ただし、これは厳密な調査データに基づく数値ではないので、参考程度に受け止めてくださいね。
「付き合っていた期間の半分程度」という目安もよく聞くけれど、こちらも同じく経験則。
1年以上かかる人も珍しくないです。
大切なのは「〇ヶ月以内に立ち直らなきゃ」という焦りを手放すこと。
あなたのペースで進めばそれでいいんんです。
失恋から立ち直るための具体的ステップ
ここからは、今日から実践できる乗り越え方を紹介しますね。
全部を一気にやる必要はなし!
「これならできそう」というものから始めてみてください。
まずは感情を外に出すためのステップから。
- 泣きたいだけ泣く:涙にはストレスを和らげる「カタルシス効果」がある
感情を抑え込むと出口を失って長引くから、一人の時間に思い切り泣いちゃいましょう - 信頼できる人にただ聞いてもらう:アドバイスより「話を聞いてほしい」と最初に伝えるのがポイント
- 感情を日記に書き出す:頭の中だけにあった感情が可視化されて、少し距離を置いて向き合えるようになりますよ
そして、環境と体を整えるためのステップも大事。
- 相手のSNS・連絡先と距離を置く:見えないようにするだけでも切り替えのきっかけになる。
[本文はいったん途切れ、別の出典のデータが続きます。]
`src/rtl/bcg_pkg.sv`:
```
package bcg_pkg;
  typedef enum logic [2:0] {
    BL_ONE   = 3'b000,
    BL_TWO   = 3'b001,
    BL_FOUR  = 3'b010,
    BL_EIGHT = 3'b011,
    BL_PAGE  = 3'b111
  } blen_e;

  typedef enum logic {
    ORD_SEQ = 1'b0,
    ORD_ILV = 1'b1
  } order_e;

  localparam int unsigned LEN_CODE_W = 3;
endpackage

```
`src/rtl/bcg_mode_dec.sv`:
```
module bcg_mode_dec #(
  parameter int unsigned COL_W = 8
) (
  input  logic [bcg_pkg::LEN_CODE_W-1:0] code_i,
  output logic [COL_W-1:0]               span_mask_o,
  output logic                           page_o
);
  import bcg_pkg::*;

  // span_mask holds the column bits that move during a fixed burst
  always_comb begin
    span_mask_o = '0;
    page_o      = 1'b0;
    unique case (code_i)
      BL_TWO:   span_mask_o = COL_W'(1);
      BL_FOUR:  span_mask_o = COL_W'(3);
      BL_EIGHT: span_mask_o = COL_W'(7);
      BL_PAGE: begin
        span_mask_o = '1;
        page_o      = 1'b1;
      end
      default:  span_mask_o = '0;   // length 1 and unused codes
    endcase
  end
endmodule

```
`src/rtl/bcg_beat_ctrl.sv`:
```
module bcg_beat_ctrl #(
  parameter int unsigned COL_W = 8
) (
  input  logic             clk,
  input  logic             rst_n,
  input  logic             start_i,
  input  logic             stop_i,
  input  logic             page_i,
  input  logic [COL_W-1:0] span_mask_i,
  output logic [COL_W-1:0] beat_o,
  output logic             active_o,
  output logic             last_o
);
  logic final_beat;

  assign final_beat = active_o && !page_i && (beat_o == span_mask_i);
  assign last_o     = final_beat;

  always_ff @(posedge clk) begin
    if (!rst_n) begin
      active_o <= 1'b0;
      beat_o   <= '0;
    end else if (start_i) begin
      active_o <= 1'b1;
      beat_o   <= '0;
    end else if (active_o) begin
      if (stop_i || final_beat) begin
        active_o <= 1'b0;
      end else begin
        beat_o <= beat_o + 1'b1;
      end
    end
  end

  AST_LAST_NEEDS_VALID: assert property (@(posedge clk) disable iff (!rst_n)
    last_o |-> active_o);
  AST_PAGE_NO_LAST: assert property (@(posedge clk) disable iff (!rst_n)
    (active_o && page_i) |-> !last_o);
  AST_END_AFTER_LAST: assert property (@(posedge clk) disable iff (!rst_n)
    (last_o && !start_i) |=> !active_o);
  AST_STOP_ENDS: assert property (@(posedge clk) disable iff (!rst_n)
    (stop_i && active_o && !start_i) |=> !active_o);
  AST_BEAT_STEP: assert property (@(posedge clk) disable iff (!rst_n)
    (active_o && !start_i && !stop_i && !last_o) |=> (active_o && beat_o == $past(beat_o) + 1'b1));
endmodule

```
`src/rtl/bcg_col_calc.sv`:
```
module bcg_col_calc #(
  parameter int unsigned COL_W = 8
) (
  input  logic [COL_W-1:0] base_i,
  input  logic [COL_W-1:0] beat_i,
  input  logic [COL_W-1:0] span_mask_i,
  input  logic             page_i,
  input  logic             order_i,
  output logic [COL_W-1:0] col_o
);
  import bcg_pkg::*;

  logic [COL_W-1:0] linear;

  assign linear = base_i + beat_i;

  // Each column bit picks its source independently
  for (genvar b = 0; b < COL_W; b++) begin : g_bit
    always_comb begin
      if (page_i)
        col_o[b] = linear[b];
      else if (!span_mask_i[b])
        col_o[b] = base_i[b];
      else if (order_i == ORD_ILV)
        col_o[b] = base_i[b] ^ beat_i[b];
      else
        col_o[b] = linear[b];
    end
  end
endmodule

```
`src/rtl/burst_col_gen.sv`:
```
module burst_col_gen #(
  parameter int unsigned COL_W = 8
) (
  input  logic                           clk,
  input  logic                           rst_n,
  input  logic                           start_i,
  input  logic [COL_W-1:0]               start_col_i,
  input  logic [bcg_pkg::LEN_CODE_W-1:0] len_code_i,
  input  logic                           order_i,
  input  logic                           stop_i,
  output logic [COL_W-1:0]               col_o,
  output logic                           valid_o,
  output logic                           last_o
);
  logic [COL_W-1:0]               base_q;
  logic [bcg_pkg::LEN_CODE_W-1:0] code_q;
  logic                           order_q;
  logic [COL_W-1:0]               span_mask;
  logic                           page;
  logic [COL_W-1:0]               beat;

  // Burst parameters are captured only on a start edge
  always_ff @(posedge clk) begin
    if (!rst_n) begin
      base_q  <= '0;
      code_q  <= '0;
      order_q <= 1'b0;
    end else if (start_i) begin
      base_q  <= start_col_i;
      code_q  <= len_code_i;
      order_q <= order_i;
    end
  end

  bcg_mode_dec #(.COL_W(COL_W)) i_dec (
    .code_i      (code_q),
    .span_mask_o (span_mask),
    .page_o      (page)
  );

  bcg_beat_ctrl #(.COL_W(COL_W)) i_ctrl (
    .clk         (clk),
    .rst_n       (rst_n),
    .start_i     (start_i),
    .stop_i      (stop_i),
    .page_i      (page),
    .span_mask_i (span_mask),
    .beat_o      (beat),
    .active_o    (valid_o),
    .last_o      (last_o)
  );

  bcg_col_calc #(.COL_W(COL_W)) i_calc (
    .base_i      (base_q),
    .beat_i      (beat),
    .span_mask_i (span_mask),
    .page_i      (page),
    .order_i     (order_q),
    .col_o       (col_o)
  );

  AST_START_FIRST: assert property (@(posedge clk) disable iff (!rst_n)
    start_i |=> (valid_o && col_o == $past(start_col_i)));
  AST_UPPER_HELD: assert property (@(posedge clk) disable iff (!rst_n)
    (valid_o && !start_i && !stop_i && !last_o && !page) |=> (((col_o ^ $past(col_o)) & ~span_mask) == '0));
  AST_IDLE_QUIET: assert property (@(posedge clk) disable iff (!rst_n)
    (!valid_o && !start_i) |=> !valid_o);
endmodule

```
### src/rtl/rpq_pkg.sv
package rpq_pkg;
  localparam int BYTE_W = 8;
  localparam logic [BYTE_W-1:0] GF_RED = 8'h1D;

  // Multiply one field element by 2 (generator x) in GF(2^8).
  function automatic logic [BYTE_W-1:0] gf_dbl(input logic [BYTE_W-1:0] b);
    gf_dbl = {b[BYTE_W-2:0], 1'b0} ^ (b[BYTE_W-1] ? GF_RED : '0);
  endfunction
endpackage

### src/rtl/rpq_lane.sv
module rpq_lane
  import rpq_pkg::*;
(
  input  logic [BYTE_W-1:0] d_i,
  input  logic [BYTE_W-1:0] p_i,
  input  logic [BYTE_W-1:0] q_i,
  input  logic              first_i,
  output logic [BYTE_W-1:0] p_o,
  output logic [BYTE_W-1:0] q_o
);
  always_comb begin
    if (first_i) begin
      p_o = d_i;
      q_o = d_i;
    end else begin
      p_o = p_i ^ d_i;
      q_o = gf_dbl(q_i) ^ d_i;
    end
  end
endmodule

### src/rtl/rpq_accum.sv
module rpq_accum
  import rpq_pkg::*;
#(
  parameter int LANES = 16
) (
  input  logic                      clk,
  input  logic                      rst_n,
  input  logic                      valid_i,
  input  logic                      first_i,
  input  logic [LANES*BYTE_W-1:0]   data_i,
  output logic [LANES*BYTE_W-1:0]   p_nxt_o,
  output logic [LANES*BYTE_W-1:0]   q_nxt_o
);
  localparam int W = LANES * BYTE_W;

  logic [W-1:0] p_q, q_q;

  for (genvar k = 0; k < LANES; k++) begin : g_lane
    rpq_lane u_lane (
      .d_i     (data_i[k*BYTE_W +: BYTE_W]),
      .p_i     (p_q[k*BYTE_W +: BYTE_W]),
      .q_i     (q_q[k*BYTE_W +: BYTE_W]),
      .first_i (first_i),
      .p_o     (p_nxt_o[k*BYTE_W +: BYTE_W]),
      .q_o     (q_nxt_o[k*BYTE_W +: BYTE_W])
    );
  end

  always_ff @(posedge clk) begin
    if (!rst_n) begin
      p_q <= '0;
      q_q <= '0;
    end else if (valid_i) begin
      p_q <= p_nxt_o;
      q_q <= q_nxt_o;
    end
  end

  AST_FIRST_LOAD: assert property (@(posedge clk) disable iff (!rst_n)
    valid_i && first_i |=> (p_q == $past(data_i)) && (q_q == $past(data_i)));
  AST_IDLE_HOLD: assert property (@(posedge clk) disable iff (!rst_n)
    !valid_i |=> $stable(p_q) && $stable(q_q));
endmodule

### src/rtl/rpq_out.sv
module rpq_out #(
  parameter int W = 128
) (
  input  logic         clk,
  input  logic         rst_n,
  input  logic         done_i,
  input  logic [W-1:0] p_i,
  input  logic [W-1:0] q_i,
  output logic         out_valid_o,
  output logic [W-1:0] out_p_o,
  output logic [W-1:0] out_q_o
);
  always_ff @(posedge clk) begin
    if (!rst_n) begin
      out_valid_o <= 1'b0;
      out_p_o     <= '0;
      out_q_o     <= '0;
    end else begin
      out_valid_o <= done_i;
      if (done_i) begin
        out_p_o <= p_i;
        out_q_o <= q_i;
      end
    end
  end

  AST_DONE_PULSE: assert property (@(posedge clk) disable iff (!rst_n)
    done_i |=> out_valid_o);
  AST_NO_SPURIOUS: assert property (@(posedge clk) disable iff (!rst_n)
    !done_i |=> !out_valid_o);
  AST_RESULT_HOLD: assert property (@(posedge clk) disable iff (!rst_n)
    !done_i |=> $stable(out_p_o) && $stable(out_q_o));
endmodule

### src/rtl/raid_pq_gen.sv
module raid_pq_gen #(
  parameter int LANES = 16
) (
  input  logic               clk,
  input  logic               rst_n,
  input  logic               in_valid,
  input  logic               in_first,
  input  logic               in_last,
  input  logic [LANES*8-1:0] in_data,
  output logic               out_valid,
  output logic [LANES*8-1:0] out_p,
  output logic [LANES*8-1:0] out_q
);
  localparam int W = LANES * rpq_pkg::BYTE_W;

  logic [W-1:0] p_nxt, q_nxt;
  logic         stripe_done;

  assign stripe_done = in_valid & in_last;

  rpq_accum #(.LANES(LANES)) u_accum (
    .clk     (clk),
    .rst_n   (rst_n),
    .valid_i (in_valid),
    .first_i (in_first),
    .data_i  (in_data),
    .p_nxt_o (p_nxt),
    .q_nxt_o (q_nxt)
  );

  rpq_out #(.W(W)) u_out (
    .clk         (clk),
    .rst_n       (rst_n),
    .done_i      (stripe_done),
    .p_i         (p_nxt),
    .q_i         (q_nxt),
    .out_valid_o (out_valid),
    .out_p_o     (out_p),
    .out_q_o     (out_q)
  );

  AST_SINGLE_DISK: assert property (@(posedge clk) disable iff (!rst_n)
    in_valid && in_first && in_last |=> (out_p == $past(in_data)) && (out_q == out_p));
  AST_GAPLESS_RESTART: assert property (@(posedge clk) disable iff (!rst_n)
    stripe_done ##1 (in_valid && in_first && in_last) |=> out_valid && (out_p == $past(in_data)));
endmodule

### config.mk
export PLATFORM = sky130hd
export DESIGN_NAME = raid_pq_gen
export DESIGN_NICKNAME = d
export VERILOG_FILES = /design/src/rtl/rpq_pkg.sv /design/src/rtl/rpq_lane.sv /design/src/rtl/rpq_accum.sv /design/src/rtl/rpq_out.sv /design/src/rtl/raid_pq_gen.sv
export SDC_FILE = /design/constraint.sdc
export NUM_CORES = 1
export LEC_CHECK = 0
export BUFFER_PORTS_ARGS = -buffer_cell sky130_fd_sc_hd__buf_2
export CAP_MARGIN = 30
export CORE_UTILIZATION = 50
export CTS_CLUSTER_DIAMETER = 60
export CTS_CLUSTER_SIZE = 24
export DETAILED_ROUTE_END_ITERATION = 8
export PLACE_DENSITY = 0.87
export SLEW_MARGIN = 20
export SYNTH_ARGS = -nofsm -noshare
export SYNTH_HDL_FRONTEND = slang
export SYNTH_SLANG_ARGS = --single-unit
### constraint.sdc
create_clock -name clk -period 1.1 [get_ports clk]
set_input_delay 0.055 -clock clk [delete_from_list [all_inputs] [get_ports clk]]
set_output_delay 0.055 -clock clk [all_outputs]
set_load 0.02 [all_outputs]
Word level (Yosys, flattened, before mapping)

Index checks and enable logic that the tools add are counted.

Output and inout port bits: 257
Logic and storage cells: 102
Input port bits: 133
Flip-flop bits (word level): 513

Bitwise logic cells: 49
Multiplexer cells: 48

Operator list:

| cell          | count |
|---|---|
| $mux W8       | 32 |
| $xor A8 B8 Y8 | 32 |
| $xor A8 B5 Y8 | 16 |
| $mux W5       | 16 |
| $and A1 B1 Y1 | 1 |

Longest topological paths before layout

Gate-level depths: netlist of run 1.

Depth after elaboration: 4
Mapped depth: 7
Mapped depth without buffers: 3

Hierarchy

A second synthesis of run 1 with hierarchy kept.

Cells, all modules: 2,229
Area, all modules: 24,148.2 um2

Modules (own cells, without submodules):

| module      | cells an instance | times used | sequential area each (um2) | area each (um2) |
|---|---|---|---|---|
| rpq_accum   | 825               | 1          | 5,124.9                    | 9,950.8 |
| rpq_out     | 827               | 1          | 5,144.9                    | 9,846.9 |
| rpq_lane    | 36                | 16         | 0.0                        | 271.5 |
| raid_pq_gen | 1                 | 1          | 0.0                        | 6.3 |

Worst setup path after synthesis of run 1

No wires, ideal clock.

Path type: input-to-reg
From: input port in_first
To: register u_accum.q_q[11]
Arrival: 1.083 ns
Data required time: 1.026 ns
Path slack: -0.057 ns
Stages on the path: 6
Buffers on the path: 4
Library setup time: 0.074 ns
Path through: buf_6 buf_8 buf_6 buf_6 or3_1 a31oi_1

Longest elaborated chain between the ends: 1

RTL lines:

| element              | RTL line         | RTL |
|---|---|---|
| from (decl)          | raid_pq_gen.sv:7 | `input logic in_first,` |
| $mux W8              | rpq_lane.sv:12   | `if (first_i) begin` |
| to (signal assigned) | rpq_accum.sv:35  | `q_q <= q_nxt_o;` |
| to (decl)            | rpq_accum.sv:16  | `logic [W-1:0] p_q, q_q;` |

No other way between the ends.
A chain may end at the register's enable or synchronous reset.

==> qor.csv, run 1 <==
metric,value,unit
run status,"finished, violations left",
failing checks,negative setup slack,
number of max-cap violations,0,
Min-Delay Path Class,in2reg,
Worst Hold Launch,rst_n,
DRT Pass-1 Iters,6,
die area,47660,um^2
power per cell area,1448,nW/um^2
core area,45770,um^2
Arrival @ worst endpoint,2120,ps
Clock power frac,33.3,%
clock root buffer,clkbuf_16,
aggregate global routing overflow,0,
Max Buffers Root-to-Sink,3,
ys flop type,dfxtp_1,
"FFs w/ async S/R, synth",0,%
DRC viols,0,
sequential share of power,44.0,%
pin count of the biggest net entering global routing,68,
Crit Reg-Reg Endpoint,u_accum.q_q[59],
Yosys cell types,25,
XOR/XNOR Fraction of Synth Area,9.583,%
"commonest non-fill, non-tap cell in the layout",nor2_1,
row cnt,78,
die height,218.3,um
Final WS setup,-629.2,ps
Int Pwr,32.88,mW
chip width,218.3,um
via count,25190,
peak supply drop,1.890,mV
CTS tree,yes,
Max Fclk,578.3,MHz
"Net Count, Synth",2707,
final WL,98.85,mm
Setup crit start kind,flop,
Simple-Gate Fraction of Synth Area,19.12,%
largest family of logic cells by synthesized area,compound AO/OA/AOI/OAI gates,
Final setup viols,332,
post-synthesis sequential area ratio,43.90,%
Initial Util,51.12,%
Synth Area in Adders,0,%
relative slew slack,14.15,%
Tmin final,1729,ps
final hold violation count,0,
leak pwr,12.92,nW
Setup crit end kind,flop,
area added between synthesis and finish,43.25,%
Placer Congestion,0.8331,
Clock Latency Late Sink,590,ps
# H-tree levels,2,
Logic pwr share,22.8,%
Clock Sinks,513,
worst hold slack,15.19,ps
initial antenna violation count,6,
Least-Margin Pin Slew,1274,ps
drt wl/cell,25.92,um
number of flops mapped to enable cells by yosys,0,
Worst EP required,1490,ps
RSZ-0062 raised after global routing,yes,
Mapped Area,23400,um^2
GRT Util Overall,32.79,%
"area leader, netlist",dfxtp_1,
Yosys warning count,0,
share of layout cells above drive strength 1,39.89,%
Switching Share,32.26,%
NetSw,15.66,mW
crit path kind,reg2reg,
Max Slew Vio Count,0,
first-pass GRT wire length,125.5,mm
post-placement setup slack,-242.5,ps
most area-consuming cells after synthesis,"dfxtp_1 44%, xnor2_1 9.6%, a211oi_1 9.2%",
synthesized instance count,2574,
reg-to-reg startpoint,u_accum.q_q[59],
Hold Path End,u_out.out_q_o[51],
Iteration-0 DRC Markers,3519,
Ports,390,
Detailed Place HPWL,40.33,mm
peak fanout along the critical path,2,
hold depth,4,
Final period util,157.2,%
flop2flop setup slack,-630,ps
clock-pin slew on the worst setup and hold paths,100,ps
FF-to-FF path depth,2,
NumNets Final,3313,
PortBufs,389,
Syn Area/Cell,9.089,um^2
most frequent cells in the layout,"416 x nor2_1, 261 x buf_6, 250 x o21ai_0, 250 x dfxtp_2, 243 x a211oi_1",
Routed Antenna Nets,0,
compound-cell area share of the yosys netlist,22.43,%
Yosys top cell area share,43.90,%
mux contribution to synthesized area,0.04813,%
vias per cell,6.605,
Worst Skew,22.63,ps
Seq cells post-synth,513,
vias in the first global route,23150,
Num CTS Buffers,38,
## repair_timing
item,CTS,global route
hold buffers,140,0
hold endpoints to repair,513,0
setup endpoints to repair,358,567
pin swaps,18,80
buffers inserted,45,78
resized for setup,805,243
cloned,0,5
## power by group through the flow
stage,registers [mW],logic [mW],clock network [mW]
after global placement,21.1,7.31,0
after global routing,21.4,11.5,16.9
after floorplan,21.7,4.40,0
after detailed placement,21.1,7.51,0
after CTS,21.0,8.90,15.8
final,21.3,11.1,16.1
## worst max-delay path by stage
stage / to / startpoint
floorplan: u_accum.p_q[127] / in_first
global placement: u_out.out_q_o[65] / in_first
detailed placement: u_out.out_q_o[88] / in_first
CTS: out_q[127] / u_out.out_q_o[127]
global route: u_accum.q_q[59] / u_accum.q_q[59]
finish: u_accum.q_q[59] / u_accum.q_q[59]
## through the flow
step | utilization (%) | cells | TNS [ps] | cell area [um^2] | total power, mW
6_report | 73.22 | 3813 | -14790 | 33510 | 48.54
3_5_place_dp | 57.71 | 3474 | -56440 | 26410 | 28.61
2_1_floorplan | - | 2574 | -1646 | 23410 | 26.10
4_1_cts | 68.98 | 3728 | -6420 | 31580 | 45.67
5_1_grt | 73.21 | 3811 | -23560 | 33510 | 49.70
3_3_place_gp | 57.71 | 3474 | -42940 | 26410 | 28.39
## layout make-up
class | count | area (um^2)
Timing Repair Buffer | 784 | 7521
Fill cell | 2398 | 12260
Inverter | 1 | 11.26
Multi-Input combinational cell | 1842 | 13110
Clock buffer | 42 | 1040
Tap cell | 600 | 750.7
Sequential cell | 513 | 10710
Antenna cell | 4 | 10.01
Clock inverter | 27 | 361.6
## worst max-delay path, stage by stage, from the launching register on
cell and delay, ps:
dfxtp_2 390, o21ai_0 990, a31oi_4 150
## cells in the mapped netlist, drive strengths merged (48+ instances only)
| cell type | n |
|---|---|
| a31oi | 96 |
| xnor2 | 256 |
| dfxtp | 513 |
| nor2 | 416 |
| a2bb2oi | 127 |
| buf | 68 |
| nor2b | 208 |
| or3 | 48 |
| a211oi | 288 |
| nand2 | 127 |
| clkbuf | 150 |
| o21ai | 272 |
## routing by layer
metal / vias to the layer above / GRT usage (%) / wire, um
met5: - / 0 / 27
met2: 2373 / 55.67 / 45210
li1: 10230 / - / -
met4: 4 / 20.93 / 9092
met3: 857 / 7.293 / 11950
met1: 11730 / 37.10 / 32560
## registers in the layout, indices dropped and copies added (netlist names)
register / count
u_out.out_q_o: 128
u_accum.q_q: 128
u_out.out_valid_o: 1
u_out.out_p_o: 128
u_accum.p_q: 128
## cell families (layout without fill, tap and decap cells)
logic type / Yosys count / in the layout
multiplexers: 1 / 1
AND/OR/NAND/NOR: 801 / 801
AO/OA/AOI/OAI: 784 / 784
XOR/XNOR: 256 / 256
flip-flops: 513 / 513
buffers and inverters: 219 / 854
other: 0 / 4
(Power assumes the default switching activity.)
==> run 2, diff against run 1 <==
--- a/config.mk
+++ b/config.mk
@@ -7,11 +7,12 @@
 export LEC_CHECK = 0
 export BUFFER_PORTS_ARGS = -buffer_cell sky130_fd_sc_hd__buf_2
 export CAP_MARGIN = 30
-export CORE_UTILIZATION = 50
+export CORE_UTILIZATION = 51
+export CTS_BUF_LIST = sky130_fd_sc_hd__clkbuf_8 sky130_fd_sc_hd__clkbuf_16
 export CTS_CLUSTER_DIAMETER = 60
 export CTS_CLUSTER_SIZE = 24
 export DETAILED_ROUTE_END_ITERATION = 8
-export PLACE_DENSITY = 0.87
+export PLACE_DENSITY = 0.88
 export SLEW_MARGIN = 20
 export SYNTH_ARGS = -nofsm -noshare
 export SYNTH_HDL_FRONTEND = slang
==> run 2 against run 1 <==
The run ends with negative hold slack, negative setup slack left. Wire length shrank 6.2%. Die area is 1.9% lower. Cell area down 0.54%. Register-to-register slack improved by 330 ps. Total power fell by 0.45%. Sequential share of layout area grew 0.18 points. Critical path type unchanged.
==> qor.csv, run 2 (synthesized netlist as in run 1, its figures left out) <==
metric,value,unit,change
final WL,92.67,mm,-6.2%
most frequent cells in the layout,"416 x nor2_1, 261 x o21ai_0, 258 x buf_6",,
FF-to-FF path depth,3,,+1
number of max-cap violations,0,,unchanged
Max Slew Vio Count,0,,unchanged
drt wl/cell,24.41,um,-5.8%
RSZ-0062 raised after global routing,yes,,
Least-Margin Pin Slew,684.7,ps,-589.7 ps
leak pwr,12.84,nW,-0.63%
power per cell area,1450,nW/um^2,about the same
relative slew slack,54.03,%,+40 points
Max Buffers Root-to-Sink,3,,unchanged
Iteration-0 DRC Markers,3443,,-2.2%
Worst EP required,1590,ps,+100 ps
Routed Antenna Nets,0,,unchanged
CTS tree,yes,,
Worst setup endpoint,u_accum.q_q[29],,
Clock Sinks,513,,unchanged
pin count of the biggest net entering global routing,65,,-4.4%
vias in the first global route,22990,,-0.68%
chip width,216.2,um,-0.98%
share of layout cells above drive strength 1,39.02,%,-0.86 points
worst hold slack,-16.57,ps,-31.77 ps
reg-to-reg startpoint,u_accum.q_q[28],,
Switching Share,32.04,%,-0.22 points
Num CTS Buffers,40,,+5.3%
crit path kind,reg2reg,,
vias per cell,6.492,,-1.7%
Tmin final,1402,ps,-327.0 ps
GRT Util Overall,32.61,%,-0.17 points
Detailed Place HPWL,40.23,mm,-0.24%
flop2flop setup slack,-300,ps,+330 ps
# H-tree levels,2,,unchanged
Clock Latency Late Sink,580,ps,about the same
post-placement setup slack,-302.8,ps,-60.30 ps
first-pass GRT wire length,123.7,mm,-1.4%
via count,24640,,-2.2%
Final setup viols,263,,-21%
crit path launch,u_accum.q_q[28],,
row cnt,78,,unchanged
Max Fclk,713.1,MHz,+23%
NetSw,15.49,mW,-1.1%
final hold violation count,6,,+6
core area,45280,um^2,-1.1%
Min-Delay Path Class,in2reg,,
Setup crit end kind,flop,,
Placer Congestion,0.8079,,-3.0%
Clock power frac,33.7,%,+0.4 points
DRC viols,0,,unchanged
Initial Util,51.67,%,+0.55 points
NumNets Final,3296,,-0.51%
Worst Skew,27.19,ps,+4.559 ps
Arrival @ worst endpoint,1890,ps,-230 ps
Int Pwr,32.84,mW,-0.13%
die height,216.2,um,-0.98%
clock-pin slew on the worst setup and hold paths,90,ps,about the same
Logic pwr share,22.2,%,-0.6 points
Ports,390,,unchanged
initial antenna violation count,4,,-2
"commonest non-fill, non-tap cell in the layout",nor2_1,,
run status,"finished, violations left",,
DRT Pass-1 Iters,6,,unchanged
"Design Area, Final",33330,um^2,-0.54%
Crit Reg-Reg Endpoint,u_accum.q_q[29],,
area added between synthesis and finish,42.48,%,
sequential share of power,44.0,%,about the same
aggregate global routing overflow,0,,unchanged
clock root buffer,clkbuf_16,,
peak fanout along the critical path,2,,unchanged
Setup crit start kind,flop,,
Post-DP Area,26680,um^2,+1.0%
Final period util,127.5,%,-30 points
PortBufs,389,,unchanged
failing checks,"negative hold slack, negative setup slack",,
die area,46740,um^2,-1.9%
peak supply drop,1.509,mV,-20%
Final WS setup,-302.3,ps,+327.0 ps
run 2: critical path: stages, from the launching register on:
cell and delay (ps):
dfxtp_1 380, nor2b_1 460, xnor2_1 190, a211oi_1 300
run 2: worst min-delay path by stage:
stage / startpoint / cells past startpoint / slack [ps] / endpoint
global route: rst_n / 4 / -9 / u_out.out_q_o[28]
CTS: rst_n / 4 / -40 / u_out.out_q_o[99]
global placement: in_last / 2 / 400 / u_out.out_valid_o
floorplan: in_last / 1 / 210 / u_out.out_valid_o
detailed placement: in_last / 2 / 370 / u_out.out_valid_o
finish: rst_n / 4 / -20 / u_out.out_q_o[4]
run 2: layer usage:
metal | vias to the layer above | track usage (%) | wire length, um | share of wire [%]
met1 | 11420 | 37.05 | 31070 | 34
met2 | 2245 | 55.91 | 43450 | 47
met4 | 4 | 20.23 | 7925 | 8.6
met3 | 790 | 6.793 | 10210 | 11
met5 | - | 0 | 24 | 0.026
li1 | 10180 | - | - | -
run 2: power groups by stage:
stage / registers (mW) / clock network, mW / logic [mW]
2_1_floorplan: 21.7 / 0 / 4.40
3_3_place_gp: 21.1 / 0 / 7.44
6_report: 21.3 / 16.3 / 10.7
4_1_cts: 21.0 / 16.0 / 8.98
5_1_grt: 21.3 / 17.0 / 11.2
3_5_place_dp: 21.1 / 0 / 7.64
run 2: what timing repair did:
item                       in CTS  in global routing
pin swaps                      16                 83
setup endpoints to repair     357                432
setup buffers                  37                 65
hold buffers                  142                  5
hold endpoints to repair      513                  4
gates resized for setup       796                218
run 2: metrics by stage:
stage                     hold WS (ps)  util (%)  setup TNS, ps  power (mW)  instances
after floorplan                  207.5         -          -1646       26.10       2574
after global placement           396.7     58.92         -50610       28.50       3476
after detailed placement         373.7     58.92         -61560       28.73       3476
after CTS                       -40.31     70.12          -4002       45.99       3726
after global routing            -9.470     73.60         -20260       49.55       3794
final                           -16.57     73.61         -10160       48.33       3796
run 2: layout make-up:
| cell class | count | area (um^2) |
|---|---|---|
| Fill cell | 2442 | 11950 |
| Tap cell | 600 | 750.7 |
| Antenna cell | 3 | 7.507 |
| Timing Repair Buffer | 765 | 7477 |
| Clock inverter | 31 | 392.9 |
| Inverter | 1 | 11.26 |
| Clock buffer | 41 | 1026 |
| Sequential cell | 513 | 10710 |
| Multi-Input combinational cell | 1842 | 12960 |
ミュートや通知オフから始めてみて
- 思い出の品を整理する:忘れようとするんじゃなく「思い出しにくい環境をつくる」発想が大事。すぐ捨てられないなら箱にしまうだけでもOK
- 新しいことを始める・体を動かす:運動はセロトニンやエンドルフィンの分泌を促し、気分の回復を助けると考えられている
一つひとつは小さなことに見えるけど、この積み重ねが確実に回復のペースを作っていくんです。
やってはいけないNG行動
逆効果になってしまう行動もあるから、ここはこらえて、意識して手放していきましょうね。
- 元恋人にしつこく連絡する(相手の反応を待つ状態が続き、感情がその場に縛られ続けてしまう)
- 自分を責め続ける(失恋に「誰か一方だけが悪い」ことはほとんどなく、タイミングや相性の重なりによることが多い)
- お酒に頼りすぎる(一時的に麻痺しても、翌朝には感情がより鮮明に戻ってきて、睡眠の質も落ちてしまう)
- SNSで相手の動向を追い続ける(見るたびに傷が開く状態が続くから、ブロック・ミュートは自分を守るための立派な手段)
- 一人でずっと抱え込む(気持ちが内側に溜まり続け、回復が遅れる原因になる)
数年後に訪れる「セカンド失恋」にも要注意
意外と見落とされがちだけど、別れてから数年経っているのに、元恋人の結婚などの近況を知って再び落ち込んでしまうケースがあるんです。
SNSが日常に定着した今、こうした「セカンド失恋」は誰にでも起こりうること。
これは、当時の別れ方に未練や後悔が残っていたり、自分自身が本当の意味で次の恋愛や人生に進めていなかったりするサインと考えられているますよ。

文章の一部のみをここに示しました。